:: WHAT YOU HAVE TO DO ::
The string "listed" may appear in lines of the listing. Report each line where it does.

:: STORED DATA ::

..........

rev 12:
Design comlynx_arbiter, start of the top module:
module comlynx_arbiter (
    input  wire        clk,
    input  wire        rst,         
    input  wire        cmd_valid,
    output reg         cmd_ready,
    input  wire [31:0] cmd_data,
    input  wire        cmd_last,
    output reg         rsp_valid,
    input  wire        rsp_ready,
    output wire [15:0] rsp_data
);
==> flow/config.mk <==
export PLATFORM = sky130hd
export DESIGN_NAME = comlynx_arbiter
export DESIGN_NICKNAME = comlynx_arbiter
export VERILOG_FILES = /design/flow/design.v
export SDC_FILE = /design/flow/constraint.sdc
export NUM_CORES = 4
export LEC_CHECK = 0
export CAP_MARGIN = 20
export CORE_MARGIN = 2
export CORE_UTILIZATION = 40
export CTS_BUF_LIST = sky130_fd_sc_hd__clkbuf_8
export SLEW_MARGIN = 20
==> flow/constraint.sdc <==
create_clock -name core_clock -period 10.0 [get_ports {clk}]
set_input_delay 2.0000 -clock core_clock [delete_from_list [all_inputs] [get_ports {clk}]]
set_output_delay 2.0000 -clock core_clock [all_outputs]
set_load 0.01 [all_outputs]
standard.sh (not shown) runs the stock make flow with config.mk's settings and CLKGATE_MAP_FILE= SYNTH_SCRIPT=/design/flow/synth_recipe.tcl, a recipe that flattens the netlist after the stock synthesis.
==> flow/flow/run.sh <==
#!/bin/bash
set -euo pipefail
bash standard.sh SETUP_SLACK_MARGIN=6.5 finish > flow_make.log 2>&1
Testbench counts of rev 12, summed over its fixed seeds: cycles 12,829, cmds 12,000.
This design comes from an exercise in tuning for small area, a short achievable clock period and few clock cycles per item on the open sky130 flow, not from production work. In this exercise RTL edits were held to simulation tests only and were not proved equivalent to the original. Power is estimated from default activity; no workload was simulated.

// sio_ctrl
module sio_ctrl (
    input  wire        clk,
    input  wire        rst,           
    input  wire        req_valid,
    output wire        req_ready,
    input  wire [35:0] req_word,      
    output wire        rsp_valid,
    output wire [15:0] rsp_data,
    output wire        rsp_refused,
    output wire [1:0]  rsp_mode,
    output wire [1:0]  rsp_tmode,
    output wire        rsp_sock,
    output wire        ev_valid,
    input  wire        ev_ready,
    output wire [4:0]  ev_kind,
    output wire [47:0] ev_data,
    input  wire        ev_ok,
    input  wire [15:0] ev_rdata
);
    localparam [3:0] OP_WRCNT   = 4'h1,
                     OP_WSIOCNT = 4'h2,
                     OP_WDATA   = 4'h3,
                     OP_RDATA   = 4'h4,
                     OP_WOTHER  = 4'h5,
                     OP_RESET   = 4'h8,
                     OP_SETDRV  = 4'h9,
                     OP_DESTROY = 4'hA;
    localparam [1:0] T_IDLE = 2'd0, T_PARSE = 2'd1, T_SEND = 2'd2, T_RECV = 2'd3;
    localparam CAP_INIT = 0, CAP_DEINIT = 1, CAP_LOAD = 2, CAP_UNLOAD = 3, CAP_WREG = 4;
    localparam [4:0] EV_ATTACH        = 5'd1,
                     EV_INIT          = 5'd2,
                     EV_DEINIT        = 5'd3,
                     EV_LOAD          = 5'd4,
                     EV_UNLOAD        = 5'd5,
                     EV_DRVWR_RCNT    = 5'd6,
  ...
Size: about 240 flip-flops, roughly 140 I/O pins, ~0.012 mm2 of cells after synthesis.
Settings: LEC_CHECK=0, CAP_MARGIN=20, CORE_MARGIN=2, CORE_UTILIZATION=40, PLACE_DENSITY=0.6, SLEW_MARGIN=20; clock period 6.0 ns.
standard.sh (not shown) runs the stock make flow with config.mk's settings and CLKGATE_MAP_FILE= SYNTH_SCRIPT=/design/flow/synth_recipe.tcl, a recipe that flattens the netlist after the stock synthesis.
==> flow/flow/run.sh <==
#!/bin/bash
# Standard layout, with the port buffers made from the smallest buffer cell
# (repair_timing and repair_design upsize them where timing needs it).
set -euo pipefail
export BUFFER_PORTS_ARGS="-buffer_cell sky130_fd_sc_hd__buf_1"
bash standard.sh > standard_flow.log 2>&1
Testbench counts at the start, summed over its fixed seeds: cycles 26,843, items 25,959.
Then changed:
==> flow/run.sh (new file) <==
#!/bin/bash
# synth_recipe.tcl (not shown) runs the flow's synth.tcl, then flattens the netlist and writes it again
# the make line also repeats each setting of config.mk as NAME=value (left out here)
make -C /OpenROAD-flow-scripts/flow DESIGN_CONFIG=/design/flow/config.mk WORK_HOME=/design/flow/orfs CLKGATE_MAP_FILE= SYNTH_SCRIPT=/design/flow/synth_recipe.tcl finish
SETUP_SLACK_MARGIN = 2.0   (was not set)
removed: flow/flow/run.sh
removed: flow/standard.sh
Outcome: Final cell count grows by about 0.9%. Via count falls by 0.32%. Worst setup slack is better by 0.48 ns. Final area is higher by 7.5%. Total power is about the same. Count of clock-buffer cells in the layout rose by 9. Sequential share of layout area shrinks by 3.5 points. Flip-flop and latch count stays the same. Clock power shrinks by about 5%. Clock skew is about the same. Maximum frequency rose by 12%.


sio_ctrl, a different RTL version from the one above (not shown whole).
Size: about 140 I/O pins, roughly 12,000 um2 of cells after synthesis.
==> flow/config.mk <==
export PLATFORM = sky130hd
export DESIGN_NAME = sio_ctrl
export DESIGN_NICKNAME = sio_ctrl
export VERILOG_FILES = /design/flow/design.v
export SDC_FILE = /design/flow/constraint.sdc
export NUM_CORES = 4
export LEC_CHECK = 0
export CAP_MARGIN = 20
export CORE_MARGIN = 2
export CORE_UTILIZATION = 40
export CTS_CLUSTER_SIZE = 20
export PLACE_DENSITY = 0.6
export SETUP_SLACK_MARGIN = 3.2
export SLEW_MARGIN = 20
==> flow/constraint.sdc <==
create_clock -name core_clock -period 6.0 [get_ports {clk}]
set_input_delay 1.2000 -clock core_clock [delete_from_list [all_inputs] [get_ports {clk}]]
set_output_delay 1.2000 -clock core_clock [all_outputs]
set_load 0.01 [all_outputs]
==> flow/flow/run.sh <==
#!/bin/bash
# Standard layout, with the port buffers made from the smallest buffer cell
# (repair_timing and repair_design upsize them where timing needs it).
set -euo pipefail
export BUFFER_PORTS_ARGS="-buffer_cell sky130_fd_sc_hd__buf_1"
bash standard.sh > standard_flow.log 2>&1
Testbench counts at the start, summed over its fixed seeds: cycles 26,843, items 25,959.
Then changed:
ABC_AREA = 1   (was unset)
SETUP_SLACK_MARGIN = 3.0   (was 3.2)
After rerunning:
- worst setup slack gains 74 ps
- non-clock buffer count goes down by 104
- design area goes down by 11%
- routed wire length goes down by 7.5%
- final cell count goes up by 5.6%
- core utilization goes down by 5.8 points
- die area is about the same
Then changed:
ABC_AREA = unset   (was 1)
SETUP_SLACK_MARGIN = 3.5   (was 3.0)
Result:
- hold slack improves by 5.5 ps
- die area is about the same
- combinational power rises by 13%
- total power goes down by about 0.9%
- maximum frequency hardly moves
- wire length goes up by 21%
- utilization goes up by 11 points
- first-iteration DRC count goes up by about 24%
- cell count came out lower by 3.5%
- clock power shrinks by about 5%
Then changed:
SETUP_SLACK_MARGIN = 3.0   (was 3.5)
The new run ran to the end with no violations.
Maximum frequency stays flat.
Cell area went down by 17%.
Count of clock-buffer cells in the layout grows by 1.
Register-to-register slack gets worse by 100 ps.
Via count falls by 8.9%.
Sequential cell count does not change.
Setup slack gains 8.2 ps.
Then changed:
SETUP_SLACK_MARGIN = 2.5   (was 3.0)
Final cell count drops by 3.4%. Count of clock-buffer cells in the layout does not change. Global-route usage drops by 0.94 points. Sequential share of layout area rose by 3.5 points.

-- port drivers added, routing unchanged --
The flow's constraints put no driver on any port. The routed layouts listed below were extracted and timed again, unchanged, in two steps.
Step 1 assumes that a clkbuf_16 drives the clock port and a buf_2 every other input.
Step 2 also shifts input and output timing later by t, the mid clock arrival at the registers, as if the neighbouring blocks saw the same clock.
a / b / c = no drivers / after step 1 / after step 2; a / b = the first two.
run	t (ns)	setup WS [ns]	hold WS [ns]	clock arrival spread, ns	cell pins on the clock port's net
the first run of note 1	0.575	1.634 / 1.664 / 1.088	0.483 / 0.483 / 0.483	0.016 / 0.015	1
the second run of note 1	0.579	2.111 / 2.088 / 1.643	0.484 / 0.484 / 0.484	0.018 / 0.018	1
the first run of note 2	0.587	2.854 / 2.808 / 2.543	0.455 / 0.455 / 0.455	0.031 / 0.030	1
the second run of note 2	0.595	2.929 / 2.890 / 2.494	0.474 / 0.474 / 0.474	0.015 / 0.015	1
the third run of note 2	0.603	2.921 / 2.873 / 2.540	0.480 / 0.480 / 0.480	0.017 / 0.017	1
the fourth run of note 2	0.591	2.929 / 2.889 / 2.481	0.452 / 0.452 / 0.452	0.016 / 0.016	1
the fifth run of note 2	0.579	2.557 / 2.534 / 2.104	0.452 / 0.452 / 0.452	0.012 / 0.011	1
After both steps every run listed still meets setup and hold. For the first run of note 1, which loses most, drivers alone change the setup slack by +0.030 ns; drivers and shift together by -0.546 ns.
From an optimization exercise on the open Yosys and OpenROAD flow, aimed at small area, a short achievable clock period and few clock cycles; shortcuts taken in it are not production practice. At most, simulation tests tie the RTL to the original design; equivalence was not proved. Only the layout flow was run in run 1; the RTL was not checked for function there. Power and IR drop assume default switching activity.

**design/flow/design.v**
```verilog
module rrf_enc #(
    parameter integer MTU       = 1024,
    parameter integer HDR_BYTES = 16
) (
    input  wire        clk,
    input  wire        rst,           
    input  wire        cmd_valid,
    input  wire [31:0] cmd_data,
    output wire        cmd_ready,
    output reg         ev_valid,
    output reg  [1:0]  ev_type,
    output reg  [31:0] ev_data,
    input  wire        ev_ready,
    input  wire [7:0]  csr_addr,
    output reg  [31:0] csr_rdata,
    output wire        idle
);
    localparam integer L = (MTU - HDR_BYTES) * 8;
    localparam [2:0] Q_NORM = 3'd0;    
    localparam [2:0] Q_ABRT = 3'd1;    
    localparam [2:0] Q_TAIL = 3'd2;    
    localparam [2:0] Q_END  = 3'd3;    
    localparam [2:0] Q_GOBA = 3'd4;    
    localparam [1:0] AS_FLUSH = 2'd0;
    localparam [1:0] AS_GOB   = 2'd1;
    localparam [1:0] AS_MB    = 2'd2;
    localparam [1:0] MB_FIT   = 2'd0;
    localparam [1:0] MB_BIG   = 2'd1;
    localparam [1:0] MB_RETRY = 2'd2;
    localparam [3:0] RK_OK0    = 4'h0;
    localparam [3:0] RK_OKBC   = 4'h1;
    localparam [3:0] RK_SENT   = 4'h9;
    localparam [3:0] RK_MBOK   = 4'hA;
    localparam [3:0] RK_RETRY  = 4'hB;
    localparam [3:0] RK_BIG    = 4'hC;
    localparam [3:0] RK_GOBOK  = 4'hD;
    localparam [3:0] RK_SPLIT  = 4'hE;
    localparam [3:0] RK_FAULT  = 4'hF;
    reg [2:0]  sq;
    reg [31:0] cp;
    reg        fault;
    reg [1:0]  fcode;        
    reg [31:0] fault_cmd;
    reg [31:0] fault_cp;
    reg [31:0] acc;
    reg [12:0] room;         
    reg        gob_valid;
    reg [3:0]  gob_gn;
    reg [4:0]  gob_gq;
    reg [31:0] enc_pkt_cnt;
    reg [9:0]  last_bytes;
    reg [2:0]  last_ebit;
    reg        last_m;
    reg        pend;         
    reg        res_pend;
    wire [12:0] bitcount = L - room;
    wire [9:0]  nb_now   = (L / 8) - room[12:3];
    wire [2:0]  ebit_now = room[2:0];
    wire        streamed = (room < L - 32);    
    wire out_free = !ev_valid || ev_ready;
    wire q_norm   = (sq == Q_NORM);
    assign cmd_ready = q_norm && out_free;
    assign idle      = q_norm && !ev_valid && !res_pend;
    wire acc_w = cmd_valid && cmd_ready;
    wire [31:0] d   = cmd_data;
    wire [7:0]  opc = d[31:24];
    wire op_nop   = (opc == 8'h00);
    wire op_srst  = (opc == 8'h01);
    wire op_put   = (opc == 8'h10);
    wire op_flush = (opc == 8'h11);
    wire op_begin = (opc == 8'h12);
    wire op_gob   = (opc == 8'h13);
    wire op_mb    = (opc == 8'h14);
    wire opc_known = op_nop | op_srst | op_put | op_flush | op_begin | op_gob | op_mb;
    wire rsv_bad = op_put   ? (d[23:6]  != 18'd0) :
                   op_flush ? (d[22:0]  != 23'd0) :
                   op_gob   ? (d[23:9]  != 15'd0) :
                   op_mb    ? (d[23:16] != 8'd0)  :
                              (d[23:0]  != 24'd0);
    wire n_bad   = op_put && d[5] && (d[4:0] != 5'd0);
    wire hdr_bad = !opc_known || rsv_bad || n_bad;
    wire [1:0] hdr_fcode = !opc_known ? 2'b01 : (rsv_bad ? 2'b10 : 2'b11);
    wire [15:0] nbits   = d[15:0];
    wire        mb_fit  = ({3'd0, room} >= nbits);
    wire        mb_big  = gob_valid ? (nbits > L - 26) : (nbits > L);
    wire        mb_last  = (fault_cp[10:0] == 11'd0);
    wire [1:0]  mb_mode  = fault_cp[12:11];
    wire        pk_put   = !fault_cmd[26];
    wire [1:0]  as_kind  = fault_cmd[26:25];
    wire        send_m   = fault_cmd[23];
    wire [5:0]  put_n    = fault_cmd[5:0];
    wire [5:0]  mb_n     = mb_last ? {(fault_cmd[4:0] == 5'd0), fault_cmd[4:0]} : 6'd32;
    wire        put_ovf  = ({7'd0, put_n} > room);
    wire w_put  = acc_w && !fault && pend && pk_put;
    wire w_mbd  = acc_w && !fault && pend && !pk_put;
    wire w_hdr  = acc_w && !fault && !pend;
    wire w_srst = acc_w && (fault ? (d == 32'h01000000) : (!pend && !hdr_bad && op_srst));
    wire q_goba = (sq == Q_GOBA);
    wire q_tail = (sq == Q_TAIL);
    wire q_end  = (sq == Q_END);
    wire end_gob = (as_kind == AS_GOB) || ((as_kind == AS_MB) && gob_valid);
    wire gob_ld  = q_goba || (q_end && end_gob);
    wire ap_left = !gob_ld && !q_tail && !(pend && pk_put);    
    wire [5:0] ap_n = gob_ld ? 6'd26 : q_tail ? 6'd0 : (pend && pk_put) ? put_n : mb_n;
    wire [31:0] gob_word = {6'd0, 16'h0001, gob_gn, gob_gq, 1'b0};
    wire mb_drop = pend && !pk_put && (mb_mode == MB_RETRY);
    wire [31:0] din = gob_ld ? gob_word : ((q_tail || mb_drop) ? 32'd0 : d);
    wire        empty = (room == L);
    wire [4:0]  nf    = room[4:0];           
    wire [4:0]  rot_r = ap_left ? nf : (nf - ap_n[4:0]);
    wire [63:0] din2  = {din, din} << rot_r;
    wire [31:0] rot   = din2[63:32];
    wire [31:0] keep    = empty ? 32'd0 : (32'hFFFFFFFF << nf);    
    wire [31:0] cur_new = (acc & keep) | (rot & ~keep);
    wire        spill   = !empty && (ap_n > {1'b0, nf});
    wire do_ap = (w_put && !put_ovf) || (w_mbd && (mb_mode == MB_FIT)) ||
                 (gob_ld && out_free);
    wire spill_eff = do_ap && spill;
    wire end_go    = q_end && out_free;
    reg [3:0] rk;
    always @(*) begin
        if (fault)
            rk = RK_FAULT;
        else if (!fault_cmd[28])
            rk = RK_OK0;                                   
        else case (fault_cmd[26:24])
            3'd0: rk = RK_OKBC;                            
            3'd1: rk = RK_SENT;                            
            3'd3: rk = fault_cp[11] ? RK_SPLIT : RK_GOBOK;  
            3'd4: rk = (fault_cp[12:11] == MB_FIT) ? RK_MBOK :
                       (fault_cp[12:11] == MB_BIG) ? RK_BIG : RK_RETRY;
            default: rk = RK_OK0;                          
        endcase
    end
    wire [2:0]  fcode8 = {(fcode == 2'b00), (fcode == 2'b00) ? 2'b01 : fcode};
    reg  [23:0] res_val;
    always @(*) begin
        case (rk)
            RK_OKBC, RK_MBOK, RK_GOBOK: res_val = {11'd0, bitcount};
            RK_SENT, RK_RETRY, RK_SPLIT: res_val = {14'd0, last_bytes};
            RK_BIG:   res_val = {8'd0, fault_cmd[15:0]};
            RK_FAULT: res_val = {21'd0, fcode8};
            default:  res_val = 24'd0;
        endcase
    end
    wire [7:0] res_code = (rk == RK_FAULT) ? 8'hFF : (rk == RK_OKBC) ? 8'h00 : {4'd0, rk};
    always @(posedge clk) begin
        if (rst) begin
            sq         <= Q_NORM;
            cp         <= 32'd0;
            fault      <= 1'b0;
            room         <= L;
            gob_valid  <= 1'b0;
            gob_gn     <= 4'd0;
            gob_gq     <= 5'd0;
            enc_pkt_cnt<= 32'd0;
            last_bytes <= 10'd0;
            last_ebit  <= 3'd0;
            last_m     <= 1'b0;
            pend       <= 1'b0;
            res_pend   <= 1'b0;
            ev_valid   <= 1'b0;
        end else begin
            if (ev_valid && ev_ready)
                ev_valid <= 1'b0;
            if (res_pend && out_free) begin
                res_pend <= 1'b0;
                ev_valid <= 1'b1;
                ev_type  <= 2'd0;
                ev_data  <= {res_code, res_val};
            end
            acc  <= spill_eff ? rot : cur_new;
            room <= do_ap ? (room - {7'd0, ap_n}) : room;
            if (spill_eff) begin
                ev_valid <= 1'b1;
                ev_type  <= 2'd1;
                ev_data  <= cur_new;
            end
            cp          <= cp + {31'd0, acc_w};
            enc_pkt_cnt <= enc_pkt_cnt + {31'd0, end_go};
            if (w_hdr) begin
                fault_cmd <= d;
                if (op_mb && (d[23:16] == 8'd0))
                    fault_cp <= {cp[31:13], (mb_fit ? MB_FIT : (mb_big ? MB_BIG : MB_RETRY)),
                                 nbits[15:5] - {10'd0, (nbits[4:0] == 5'd0)}};
                else if (op_gob && (d[23:9] == 15'd0))
                    fault_cp <= {cp[31:12], (room < 26), cp[10:0]};
                else
                    fault_cp <= cp;
                if (hdr_bad) begin
                    fault    <= 1'b1;
                    fcode    <= hdr_fcode;
                    res_pend <= 1'b1;
                end else begin
                    if (op_nop) begin
                        res_pend <= 1'b1;
                    end
                    if (op_put) begin
                        pend   <= 1'b1;
                    end
                    if (op_flush) begin
                        sq      <= Q_TAIL;
                    end
                    if (op_begin) begin
                        gob_valid  <= 1'b0;
                        gob_gn     <= 4'd0;
                        gob_gq     <= 5'd0;
                        sq         <= Q_ABRT;
                    end
                    if (op_gob) begin
                        gob_gn    <= d[3:0];
                        gob_gq    <= d[8:4];
                        gob_valid <= 1'b1;
                        if (room < 26) begin
                            sq      <= Q_TAIL;
                        end else begin
                            sq <= Q_GOBA;
                        end
                    end
                    if (op_mb) begin
                        if (nbits == 16'd0) begin
                            res_pend <= 1'b1;
                        end else begin
                            pend   <= 1'b1;
                        end
                    end
                end
            end
            if (w_put) begin
                pend     <= 1'b0;
                res_pend <= 1'b1;
                if (put_ovf) begin
                    fault <= 1'b1;
                    fcode <= 2'b00;
                end else begin
                end
            end
            if (w_mbd) begin
                fault_cp[10:0] <= fault_cp[10:0] - 11'd1;
                if (mb_last) begin
                    pend <= 1'b0;
                    case (mb_mode)
                    MB_FIT: begin
                        res_pend <= 1'b1;
                    end
                    MB_BIG: begin
                        res_pend <= 1'b1;
                    end
                    default: begin
                        if (!empty) begin
                            ev_valid <= 1'b1;
                            ev_type  <= 2'd1;
                            ev_data  <= cur_new;
                        end
                        last_bytes <= nb_now;
                        last_ebit  <= ebit_now;
                        last_m     <= 1'b0;
                        room       <= L;
                        sq         <= Q_END;
                    end
                    endcase
                end
            end
            if (w_srst) begin
                fault_cmd   <= d;
                cp          <= 32'd1;
                fault       <= 1'b0;
                pend        <= 1'b0;
                gob_valid   <= 1'b0;
                gob_gn      <= 4'd0;
                gob_gq      <= 5'd0;
                enc_pkt_cnt <= 32'd0;
                last_bytes  <= 10'd0;
                last_ebit   <= 3'd0;
                last_m      <= 1'b0;
                sq          <= Q_ABRT;
            end
            case (sq)
            Q_ABRT: begin
                if (out_free) begin
                    room <= L;
                    if (streamed) begin
                        ev_valid <= 1'b1;
                        ev_type  <= 2'd3;
                        ev_data  <= 32'd0;
                    end
                    res_pend <= 1'b1;
                    sq       <= Q_NORM;
                end
            end
            Q_TAIL: begin
                if (out_free) begin
                    if (!empty) begin
                        ev_valid <= 1'b1;
                        ev_type  <= 2'd1;
                        ev_data  <= cur_new;
                    end
                    last_bytes <= nb_now;
                    last_ebit  <= ebit_now;
                    last_m     <= send_m;
                    room       <= L;
                    sq         <= Q_END;
                end
            end
            Q_END: begin
                if (out_free) begin
                    ev_valid    <= 1'b1;
                    ev_type     <= 2'd2;
                    ev_data     <= {12'd0, last_m, last_ebit, 6'd0, last_bytes};
                    if ((as_kind == AS_FLUSH) && send_m)
                        gob_valid <= 1'b0;
                    res_pend    <= 1'b1;
                    sq          <= Q_NORM;
                end
            end
            Q_GOBA: begin
                if (out_free) begin
                    res_pend <= 1'b1;
                    sq       <= Q_NORM;
                end
            end
            default: ;
            endcase
        end
    end
    wire [31:0] csr_w;
    always @(*) csr_rdata = csr_w;
    rrf_csr u_csr (
        .csr_addr(csr_addr), .pend(pend), .gob_valid(gob_valid), .fault(fault), .fcode8(fcode8),
        .fault_cmd(fault_cmd), .fault_cp(fault_cp), .cp(cp), .bitcount(bitcount),
        .gob_gq(gob_gq), .gob_gn(gob_gn), .last_m(last_m), .last_ebit(last_ebit),
        .last_bytes(last_bytes), .enc_pkt_cnt(enc_pkt_cnt), .csr_rdata(csr_w)
    );
endmodule
module rrf_csr (
    input  wire [7:0]  csr_addr,
    input  wire        pend,
    input  wire        gob_valid,
    input  wire        fault,
    input  wire [2:0]  fcode8,
    input  wire [31:0] fault_cmd,
    input  wire [31:0] fault_cp,
    input  wire [31:0] cp,
    input  wire [12:0] bitcount,
    input  wire [4:0]  gob_gq,
    input  wire [3:0]  gob_gn,
    input  wire        last_m,
    input  wire [2:0]  last_ebit,
    input  wire [9:0]  last_bytes,
    input  wire [31:0] enc_pkt_cnt,
    output reg  [31:0] csr_rdata
);
    wire hz = (csr_addr[7:4] == 4'h0);
    wire s00 = hz && (csr_addr[3:0] == 4'h0);
    wire s01 = hz && (csr_addr[3:0] == 4'h1) && fault;
    wire s02 = hz && (csr_addr[3:0] == 4'h2) && fault;
    wire s03 = hz && (csr_addr[3:0] == 4'h3);
    wire s08 = hz && (csr_addr[3:0] == 4'h8);
    wire s09 = hz && (csr_addr[3:0] == 4'h9);
    wire s0a = hz && (csr_addr[3:0] == 4'hA);
    wire s0b = hz && (csr_addr[3:0] == 4'hB);
    wire s10 = (csr_addr == 8'h10);
    wire s23 = (csr_addr == 8'h23);
    wire h3  = (csr_addr[7:4] == 4'h3);
    wire s30 = h3 && (csr_addr[3:0] == 4'h0);
    wire s31 = h3 && (csr_addr[3:0] == 4'h1);
    wire s32 = h3 && (csr_addr[3:0] == 4'h2);
    wire s33 = h3 && (csr_addr[3:0] == 4'h3);
    wire s35 = h3 && (csr_addr[3:0] == 4'h5);
    wire s38 = h3 && (csr_addr[3:0] == 4'h8);
    wire s1k = s23 || s31 || (h3 && (csr_addr[3:0] == 4'h4)) || (h3 && (csr_addr[3:0] == 4'h6));
    always @(*) begin
        csr_rdata = ({32{s00}} & {11'd0, pend, gob_valid, 3'b000, 5'd0, fcode8 & {3{fault}}, 7'd0, fault}) |
                    ({32{s01}} & fault_cmd) | ({32{s02}} & fault_cp) | ({32{s03}} & cp) |
                    ({32{s08}} & {19'd0, bitcount}) | ({32{s09}} & {23'd0, gob_gq, gob_gn}) |
                    ({32{s0a}} & {12'd0, last_m, last_ebit, 6'd0, last_bytes}) | ({32{s0b}} & enc_pkt_cnt) |
                    {32{s10}} | ({32{s1k}} & 32'd1024) | ({32{s30}} & 32'd32) | ({32{s32}} & 32'd16) |
                    ({32{s33}} & 32'd5) | ({32{s35}} & 32'd256000) | ({32{s38}} & 32'd2048);
    end
endmodule
```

..........

:: ANSWER BOX ::
The flow's constraints put no driver on any port. The routed layouts listed below were extracted and timed again, unchanged, in two steps.
After both steps every run listed still meets setup and hold. For the first run of note 1, which loses most, drivers alone change the setup slack by +0.030 ns; drivers and shift together by -0.546 ns.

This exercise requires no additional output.